September 2018 CA Communication

ACTION 7: Submit TLS Certificates to CT Logs for Mozilla's CRLite Later this year, Mozilla is planning to begin testing a new certificate validation mechanism called CRLite. Revocation checking for both leaf and intermediate certificates will be performed via CRLite, but it does not replace OneCRL. When Firefox users load a website supported by CRLite, the browser will not need to fetch OCSP status, which should reduce bandwidth requirements for participating CAs as well as increase performance of the website. In order for CRLite to function properly, Mozilla must know about every TLS certificate that will utilize CRLite for revocation checking. Mozilla might only enable CRLite for CAs that log all TLS certificates issued under their included roots. While Mozilla does not currently have a policy requiring Certificate Transparency (CT) logging, we would like to know if it is reasonable to expect that all newly issued TLS certificates from all CA certificates in the Mozilla program are being logged.
ACTION 7 COMMENTS

CA Owner Response Response
AC Camerfirma, S.A. We log every newly issued TLS pre-certificate and/or certificate to at least one publicly-accessible CT log. We do not redact names or allow Subscribers to opt-out when logging [pre-]certificates
Actalis We log every newly issued TLS pre-certificate and/or certificate to at least one publicly-accessible CT log. We do not redact names or allow Subscribers to opt-out when logging [pre-]certificates
Amazon Trust Services We sometimes redact names in the certificates we log, and/or we allow Subscribers to exclude specific certificates from logging (provide details below, including the number of unlogged/redacted certificates issued since July 1, 2018) Public documentation that warns users of the impact of not allowing their certificate to be CT logged is provided as well as a mechanism for them to opt out via the certificate management service: https://docs.aws.amazon.com/acm/latest/userguide/acm-bestpractices.html#best-practices-transparency. We will provide the specifics of how many certs this is by 10/31/2018.

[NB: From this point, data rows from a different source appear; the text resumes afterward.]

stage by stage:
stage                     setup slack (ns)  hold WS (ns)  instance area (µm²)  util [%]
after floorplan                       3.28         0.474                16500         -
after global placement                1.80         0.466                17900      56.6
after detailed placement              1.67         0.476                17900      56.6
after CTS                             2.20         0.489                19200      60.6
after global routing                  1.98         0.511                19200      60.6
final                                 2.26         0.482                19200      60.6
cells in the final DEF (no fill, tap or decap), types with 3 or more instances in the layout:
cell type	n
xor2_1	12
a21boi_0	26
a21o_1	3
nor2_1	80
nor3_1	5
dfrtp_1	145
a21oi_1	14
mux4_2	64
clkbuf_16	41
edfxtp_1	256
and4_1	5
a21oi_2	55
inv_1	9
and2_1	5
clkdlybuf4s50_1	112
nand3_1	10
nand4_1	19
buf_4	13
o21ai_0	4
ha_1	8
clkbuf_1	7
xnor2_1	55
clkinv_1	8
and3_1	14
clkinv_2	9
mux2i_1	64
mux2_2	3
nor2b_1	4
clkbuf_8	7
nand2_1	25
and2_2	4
==> config.mk <==
export PLATFORM = sky130hd
export DESIGN_NAME = alu_result_stage_flat
export DESIGN_NICKNAME = d
export VERILOG_FILES = /design/src/rtl/alu_pkg.sv /design/src/rtl/alu_result_stage_if.sv /design/src/rtl/alu_result_skid.sv /design/src/rtl/alu_result_stage.sv /design/src/flat_wrapper.sv
export SDC_FILE = /design/constraint.sdc
export NUM_CORES = 1
export LEC_CHECK = 0
export BUFFER_PORTS_ARGS = -buffer_cell sky130_fd_sc_hd__buf_2
export CELL_PAD_IN_SITES_DETAIL_PLACEMENT = 0
export CELL_PAD_IN_SITES_GLOBAL_PLACEMENT = 1
export CORE_MARGIN = 2
export CORE_UTILIZATION = 40
export CTS_CLUSTER_SIZE = 28
export DETAILED_ROUTE_END_ITERATION = 10
export GPL_TIMING_DRIVEN = 0
export HOLD_SLACK_MARGIN = 0.06
export PLACE_DENSITY = 0.8
export SYNTH_ARGS = -nofsm -noshare
export SYNTH_HDL_FRONTEND = slang
export SYNTH_HIERARCHICAL = 1
export SYNTH_SLANG_ARGS = --single-unit
==> constraint.sdc <==
create_clock -name clk -period 2.3 [get_ports clk]
set_input_delay 0 -clock clk [delete_from_list [all_inputs] [get_ports clk]]
set_output_delay 0 -clock clk [all_outputs]
set_load 0.01 [all_outputs]
==> src/rtl/alu_pkg.sv <==
// Shared types for the ALU result stage: opcode encodings, unit decode and the result record.
package alu_pkg;

    localparam int unsigned XLEN     = 32;
    localparam int unsigned REGIDX_W = 5;

    typedef enum logic [4:0] {
        OpAdd  = 5'd0,
        OpSub  = 5'd1,
        OpSlt  = 5'd2,
        OpSltu = 5'd3,
        OpXor  = 5'd4,
        OpOr   = 5'd6,
        OpAnd  = 5'd7,
        OpSll  = 5'd8,
        OpSrl  = 5'd12,
        OpSra  = 5'd13
    } alu_op_e;

    typedef enum logic [2:0] {
        UnitAdder,
        UnitLogic,
        UnitCmp,
        UnitShift,
        UnitNone
    } alu_unit_e;

    typedef struct packed {
        logic [XLEN-1:0]     data;
        logic [REGIDX_W-1:0] rd;
        logic                we;
    } alu_res_t;

    // Encodings outside the table (5, 9-11, 14-31) decode to UnitNone and count as illegal.
    function automatic alu_unit_e op_to_unit(alu_op_e op);
        alu_unit_e unit;
        case (op)
            OpAdd, OpSub:        unit = UnitAdder;
            OpSlt, OpSltu:       unit = UnitCmp;
            OpXor, OpOr, OpAnd:  unit = UnitLogic;
            OpSll, OpSrl, OpSra: unit = UnitShift;
            default:             unit = UnitNone;
        endcase
        return unit;
    endfunction

endpackage
**config.mk**
```make
export PLATFORM = sky130hd
export DESIGN_NAME = gray_step_monitor_flat
export DESIGN_NICKNAME = d
export VERILOG_FILES = /design/src/rtl/gray_step_monitor_if.sv /design/src/rtl/gray_step_monitor.sv /design/src/flat_wrapper.sv
export SDC_FILE = /design/constraint.sdc
export NUM_CORES = 1
export LEC_CHECK = 0
export BUFFER_PORTS_ARGS = -buffer_cell sky130_fd_sc_hd__buf_4
export CAP_MARGIN = 25
export CORE_AREA = 2 2 91 93
export DETAILED_ROUTE_END_ITERATION = 8
export DIE_AREA = 0 0 93 95
export GPL_ROUTABILITY_DRIVEN = 0
export PLACE_DENSITY = 0.71
export SLEW_MARGIN = 20
export SYNTH_ARGS = -nofsm -noshare
export SYNTH_HDL_FRONTEND = slang
export SYNTH_SLANG_ARGS = --single-unit
```
**constraint.sdc**
```tcl
create_clock -name clk -period 4.6 [get_ports clk]
set_input_delay 0.69 -clock clk [delete_from_list [all_inputs] [get_ports clk]]
set_output_delay 0.69 -clock clk [all_outputs]
set_load 0.005 [all_outputs]
```
**src/rtl/gray_step_monitor_if.sv**
```systemverilog
// Gray monitor bus: counter-side inputs and decoded/status outputs.
// The master drives samples, the slave is the monitor itself.
interface gray_step_monitor_if #(
    parameter int CBITS = 17,
    parameter int ECW   = 8
);
    logic [CBITS-1:0] gray_in;
    logic             gray_vld;
    logic             clr;
    logic [CBITS-1:0] bin_out;
    logic             bin_vld;
    logic             wrap;
    logic             step_err;
    logic [ECW-1:0]   err_cnt;
    logic             locked;
    logic             fault;

    modport master (
        output gray_in, gray_vld, clr,
        input  bin_out, bin_vld, wrap, step_err,
        input  err_cnt, locked, fault
    );

    modport slave (
        input  gray_in, gray_vld, clr,
        output bin_out, bin_vld, wrap, step_err,
        output err_cnt, locked, fault
    );
endinterface

```
**src/rtl/gray_step_monitor.sv**
```systemverilog
// Registers a Gray count, decodes it to binary and checks for +1 steps.
// Repeated consecutive bad steps latch a fault until clr or reset.
module gray_step_monitor #(
    parameter int CBITS     = 17,
    parameter int ERR_LIMIT = 3,
    parameter int ECW       = 8
) (
    input logic clk,
    input logic rst_n,
    gray_step_monitor_if.slave bus
);
    localparam int CW = $clog2(ERR_LIMIT + 1);

    typedef enum logic [1:0] {
        ACQ   = 2'd0,
        TRACK = 2'd1,
        FAULT = 2'd2
    } state_t;

    state_t           state;
    logic             s1_vld;
    logic [CBITS-1:0] s1_gray;
    logic             s2_vld;
    logic [CBITS-1:0] s2_bin;
    logic [CBITS-1:0] prev;
    logic [CW-1:0]    consec;
    logic [CBITS-1:0] dec;
    logic [CBITS-1:0] nxt;
    logic [CW-1:0]    consec_inc;
    logic             is_step;
    logic             is_hold;

    logic [CBITS-1:0] bin_out;
    logic             bin_vld;
    logic             wrap;
    logic             step_err;
    logic [ECW-1:0]   err_cnt;

    // Each binary bit is the parity of the Gray bits at and above it.
    always_comb begin
        dec = '0;
        for (int i = 0; i < CBITS; i++) begin
            dec[i] = ^(s1_gray >> i);
        end
    end

    assign nxt        = prev + CBITS'(1);
    assign is_step    = (s2_bin == nxt);
    assign is_hold    = (s2_bin == prev);
    assign consec_inc = consec + CW'(1);

    always_ff @(posedge clk or negedge rst_n) begin
        if (!rst_n) begin
            s1_vld   <= 1'b0;
            s1_gray  <= '0;
            s2_vld   <= 1'b0;
            s2_bin   <= '0;
            prev     <= '0;
            consec   <= '0;
            state    <= ACQ;
            bin_out  <= '0;
            bin_vld  <= 1'b0;
            wrap     <= 1'b0;
            step_err <= 1'b0;
            err_cnt  <= '0;
        end else if (bus.clr) begin
            s1_vld   <= 1'b0;
            s2_vld   <= 1'b0;
            bin_vld  <= 1'b0;
            wrap     <= 1'b0;
            step_err <= 1'b0;
            consec   <= '0;
            err_cnt  <= '0;
            state    <= ACQ;
        end else begin
            s1_vld   <= bus.gray_vld;
            s1_gray  <= bus.gray_in;
            s2_vld   <= s1_vld;
            s2_bin   <= dec;
            bin_vld  <= s2_vld;
            wrap     <= 1'b0;
            step_err <= 1'b0;
            if (s2_vld) begin
                bin_out <= s2_bin;
                prev    <= s2_bin;
                unique case (state)
                    ACQ: state <= TRACK;
                    TRACK: begin
                        if (is_step) begin
                            consec <= '0;
                            wrap   <= (prev == '1);
                        end else if (!is_hold) begin
                            step_err <= 1'b1;
                            consec   <= consec_inc;
                            if (err_cnt != '1)
                                err_cnt <= err_cnt + ECW'(1);
                            if (consec_inc == CW'(ERR_LIMIT))
                                state <= FAULT;
                        end
                    end
                    FAULT: state <= FAULT;
                    default: state <= ACQ;
                endcase
            end
        end
    end

    assign bus.bin_out  = bin_out;
    assign bus.bin_vld  = bin_vld;
    assign bus.wrap     = wrap;
    assign bus.step_err = step_err;
    assign bus.err_cnt  = err_cnt;
    assign bus.locked   = (state == TRACK);
    assign bus.fault    = (state == FAULT);
endmodule

```
**src/flat_wrapper.sv**
```systemverilog
// flat-port wrapper written by rule: the top's interface ports become plain ports
module gray_step_monitor_flat 
#(
    parameter int CBITS     = 17,
    parameter int ERR_LIMIT = 3,
    parameter int ECW       = 8
)
  (clk, rst_n, bus_gray_in, bus_gray_vld, bus_clr, bus_bin_out, bus_bin_vld, bus_wrap, bus_step_err, bus_err_cnt, bus_locked, bus_fault);
  gray_step_monitor_if #(.CBITS(CBITS), .ECW(ECW)) bus_i ();
  input logic clk;
  input logic rst_n;
  input wire logic [$bits(bus_i.gray_in)-1:0] bus_gray_in;
  input wire logic [$bits(bus_i.gray_vld)-1:0] bus_gray_vld;
  input wire logic [$bits(bus_i.clr)-1:0] bus_clr;
  output wire logic [$bits(bus_i.bin_out)-1:0] bus_bin_out;
  output wire logic [$bits(bus_i.bin_vld)-1:0] bus_bin_vld;
  output wire logic [$bits(bus_i.wrap)-1:0] bus_wrap;
  output wire logic [$bits(bus_i.step_err)-1:0] bus_step_err;
  output wire logic [$bits(bus_i.err_cnt)-1:0] bus_err_cnt;
  output wire logic [$bits(bus_i.locked)-1:0] bus_locked;
  output wire logic [$bits(bus_i.fault)-1:0] bus_fault;
  assign bus_i.gray_in = bus_gray_in;
  assign bus_i.gray_vld = bus_gray_vld;
  assign bus_i.clr = bus_clr;
  assign bus_bin_out = bus_i.bin_out;
  assign bus_bin_vld = bus_i.bin_vld;
  assign bus_wrap = bus_i.wrap;
  assign bus_step_err = bus_i.step_err;
  assign bus_err_cnt = bus_i.err_cnt;
  assign bus_locked = bus_i.locked;
  assign bus_fault = bus_i.fault;
  gray_step_monitor #(.CBITS(CBITS), .ERR_LIMIT(ERR_LIMIT), .ECW(ECW)) u_core (.clk(clk), .rst_n(rst_n), .bus(bus_i));
endmodule
```
==> flow_metrics.py <==
metrics = {
    "synthesis": {
        "synth_fp_nets": 394,
        "yosysSeqAreaShare_pct": 43.40,
        "yosys.area.top_type": "dfrtp_1",
        "ys_types": 53,
        "syn_inst": 366,
        "ys_seq_elements": 68,
        "yosysTopAreaCellShare_pct": 43.40,
        "avgSynthCellArea_um2": 10.71,
        "synth_warnings": 0,
        "synth_ff_type": "dfrtp_1",
        "synth.cell_area_um2": 3921,
        "synthArstFlopShare_pct": 100.0,
        "synth-edff-count": 0,
        "synth_area_leaders": "dfrtp_1, mux2_2, xnor2_1",
    },
    "floorplan": {
        "core_um2": 7928,
        "die-height_um": 95,
        "start_util_pct": 49.46,
        "rows": 33,
        "io_pins": 51,
        "dieArea_um2": 8835,
        "die_w_um": 93,
    },
    "global_route": {
        "grt_pass1_vias": 2707,
        "grt_antenna_before_repair": 0,
        "grt.overflow.total": 0,
        "grt_usage_pct": 18.34,
        "grt_first_pass_wirelength_um": 12770,
        "grt_start_max_net_pins": 69,
    },
    "detailed_routing": {
        "first_pass_iters": 4,
        "drt_iter0_drc": 183,
        "routedWlPerCell_um": 14.82,
        "drtAntennaViolNets": 0,
        "dr_wl_met2_um": 3570,
        "via_per_inst": 5.431,
        "wirelength_met1_um": 3693,
        "drc": 0,
        "num_vias": 2808,
        "top_layer": "met4",
        "dr_wl_met3_um": 257,
        "wirelength_um": 7662,
    },
    "sta": {
        "timing.hold.ws_ns": 0.4389,
        "tightest_slew_ns": 0.8382,
        "hold_violations": 0,
        "fmax_mhz": 257.5,
        "drv_slew": 0,
        "setup_violations": 0,
        "setup_tns_ns": 0,
        "clock_skew_ns": 0.006516,
        "post-route-period-util_pct": 84.43,
        "grt_setup_unrepaired": "false",
        "slew_headroom_pct": 44.12,
        "setup_slack_ns": 0.7162,
        "period_needed_ns": 3.884,
    },
    "setup_path": {
        "cp.depth": 13,
        "path_max_fanout": 16,
        "crit_slowest_cell": "or4_1",
        "crit_buf_inv": 0,
        "reg2reg_from": "u_core.prev[0]$_DFFE_PN0P_",
        "path_class": "reg2reg",
        "crit_chain": "ha_1 -> nand3_1 -> nor2_1 -> and3_1 -> ha_1 -> xnor2_1 -> nand3_1 -> a2111oi_0 -> nand4_1 -> or4_1 -> a31oi_4 -> or4_1 -> a21oi_1",
        "r2r_cells": 13,
        "startpoint": "u_core.prev[0]$_DFFE_PN0P_",
        "start_kind": "flop",
        "end_kind": "flop",
        "worstPathRequired_ns": 4.80,
        "path_delay_family": "simple AND/OR/NAND/NOR gates",
        "cp.arrival_ns": 4.08,
        "slowest_delay_ns": 0.69,
    },
    "cts": {
        "clock-root-buffer": "clkbuf_8",
        "cts.sinks": 68,
        "post_cts.repair.setup_buffers": 0,
        "cts_tree": "built",
        "clock_latency_ns": 0.34,
        "postCtsHoldBufs": 0,
        "cts-resized-gates": 0,
        "cts_inserted_buffers": 9,
        "cts.path.max_buffers": 2,
        "cts_htree_levels": 3,
        "clk_pin_slew_ns": 0.08,
    },
    "layout": {
        "layout-drive-gt1-share_pct": 29.85,
        "fillerInstances": 684,
        "final_common_cell": "dfrtp_1",
        "mostFrequentLayoutCells": "dfrtp_1, buf_4, mux2_2",
        "area_growth_pct": 16.82,
        "multiInputGateArea_um2": 2086,
        "regArea_um2": 1702,
        "fin_nets": 435,
        "diodes": 0,
    },
    "min_path": {
        "worstHoldPathType": "in2async",
    },
    "power": {
        "power.total_mw": 2.669,
        "leakagePower_nw": 1.927,
        "p_per_area_nw_per_um2": 582.7,
        "ir_worst_vdd_uv": 352.6,
    },
    "flow_run": {
        "maxCapViolations": 0,
    },
    "placed_design": {
        "place_ws_ns": 0.7775,
        "io_buffers": 50,
        "dp_hpwl_um": 5304,
    },
    "run_status": {
        "run_status": "complete, no violations",
    },
}
## worst paths after layout
check / end / slack, ns
setup reg to reg: u_core.bus.err_cnt[7]$_DFFE_PN0P_ / 0.72
max in group asynchronous: u_core.prev[6]$_DFFE_PN0P_ / 3.61
min in group clk: u_core.s2_vld$_DFF_PN0_ / 0.46
hold / removal: u_core.s1_gray[7]$_DFFE_PN0N_ / 0.44
hold reg to reg: u_core.s2_vld$_DFF_PN0_ / 0.46
setup / recovery: u_core.bus.err_cnt[7]$_DFFE_PN0P_ / 0.72
## stage by stage
step | utilization, % | area [um2] | instances
after global routing | 57.78 | 4581 | 517
after CTS | 57.78 | 4581 | 517
final | 57.78 | 4581 | 517
after detailed placement | 54.83 | 4347 | 501
after floorplan | - | 3921 | 366
after global placement | 54.83 | 4347 | 501
## logic make-up after synthesis
logic type | count (synthesis) | synth area share (%)
XOR/XNOR | 52 | 13.94
AO/OA/AOI/OAI | 50 | 8.935
adder cells (fa/ha/maj) | 7 | 2.233
flip-flops | 68 | 43.39
multiplexers | 48 | 13.72
buffers and inverters | 33 | 3.414
AND/OR/NAND/NOR | 108 | 14.36
## power by group
part / switching [mW] / total, mW / internal (mW)
Clock: 0.236 / 0.573 / 0.337
Sequential: 0.262 / 1.02 / 0.757
Combinational: 0.492 / 1.08 / 0.585
Total: 0.991 / 2.67 / 1.68
## worst reg2reg max path: stages, from the launching register on
cell	delay, ns
dfrtp_1	0.45
ha_1	0.24
nand3_1	0.17
nor2_1	0.26
and3_1	0.20
ha_1	0.23
xnor2_1	0.16
nand3_1	0.08
a2111oi_0	0.42
nand4_1	0.15
or4_1	0.69
a31oi_4	0.42
or4_1	0.19
a21oi_1	0.06
## flip-flops by register name, indices dropped and copies added (netlist names)
signal and count:
u_core.bus.bin_vld 1, u_core.s2_vld 1, u_core.s2_bin 17, u_core.state 2, u_core.s1_gray 17, u_core.consec 2, u_core.bus.wrap 1, u_core.bus.step_err 1
u_core.bus.err_cnt 8, u_core.s1_vld 1, u_core.prev 17
## metal layers
metal / GRT usage (%) / vias up
li1: - / 1401
met1: 25.64 / 1334
met2: 28.50 / 57
met3: 2.953 / 16
met4: 7.721 / 0
met5: 0 / -
## synthesized netlist by cell type, drive strengths merged, types with 2 or more instances
| library cell | number |
|---|---|
| a21oi | 10 |
| dfrtp | 68 |
| nand2b | 3 |
| a31oi | 2 |
| nor3b | 2 |
| nand4 | 9 |
| o31ai | 5 |
| inv | 12 |
| and3 | 3 |
| nor4 | 8 |
| nor3 | 5 |
| nand2 | 27 |
| o21ai | 16 |
| nor2b | 3 |
| xnor2 | 30 |
| nor4b | 2 |
| or4 | 6 |
| ha | 7 |
| o21a | 2 |
| a221oi | 3 |
| a31o | 3 |
| nand3 | 16 |
| xor2 | 19 |
| clkbuf | 16 |
| buf | 5 |
| xnor3 | 2 |
| mux2 | 43 |
| mux2i | 5 |
| nor2 | 19 |
## layout make-up
type                            instances  share of cell area [%]
Clock inverter                          5                   1.803
Sequential cell                        68                   37.15
Tap cell                              105                   2.868
Multi-Input combinational cell        265                   45.53
Inverter                               12                  0.9833
Clock buffer                           11                   3.305
Timing Repair Buffer                   51                   8.358
No activity file was read; power rests on OpenSTA's default activity.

Asseco Data Systems S.A. (previously Unizeto Certum) We log every newly issued TLS pre-certificate and/or certificate to at least one publicly-accessible CT log. We do not redact names or allow Subscribers to opt-out when logging [pre-]certificates
Atos We log every newly issued TLS pre-certificate and/or certificate to at least one publicly-accessible CT log. We do not redact names or allow Subscribers to opt-out when logging [pre-]certificates
Autoridad de Certificacion Firmaprofesional We log every newly issued TLS pre-certificate and/or certificate to at least one publicly-accessible CT log. We do not redact names or allow Subscribers to opt-out when logging [pre-]certificates
Buypass We log every newly issued TLS pre-certificate and/or certificate to at least one publicly-accessible CT log. We do not redact names or allow Subscribers to opt-out when logging [pre-]certificates
Certinomis / Docapost We log every newly issued TLS pre-certificate and/or certificate to at least one publicly-accessible CT log. We do not redact names or allow Subscribers to opt-out when logging [pre-]certificates
China Financial Certification Authority (CFCA) We log every newly issued TLS pre-certificate and/or certificate to at least one publicly-accessible CT log. We do not redact names or allow Subscribers to opt-out when logging [pre-]certificates
Chunghwa Telecom We log every newly issued TLS pre-certificate and/or certificate to at least one publicly-accessible CT log. We do not redact names or allow Subscribers to opt-out when logging [pre-]certificates
ComSign We will begin logging every TLS pre-certificate and/or certificate issued after some future date (specify date below) to at least one publicly-accessible CT log. We do not redact names or allow Subscribers to opt-out when logging [pre-]certificates
Consorci Administració Oberta de Catalunya (Consorci AOC, CATCert) We log every newly issued TLS pre-certificate and/or certificate to at least one publicly-accessible CT log. We do not redact names or allow Subscribers to opt-out when logging [pre-]certificates
Cybertrust Japan / JCSI We log every newly issued TLS pre-certificate and/or certificate to at least one publicly-accessible CT log. We do not redact names or allow Subscribers to opt-out when logging [pre-]certificates
D-TRUST We sometimes redact names in the certificates we log, and/or we allow Subscribers to exclude specific certificates from logging (provide details below, including the number of unlogged/redacted certificates issued since July 1, 2018) We have not issued a certificate without CT logging so far. But we definitly support the CRLite concept. The question is if we would issue a non CT logged certificate in the future, how can we add them to CRLite?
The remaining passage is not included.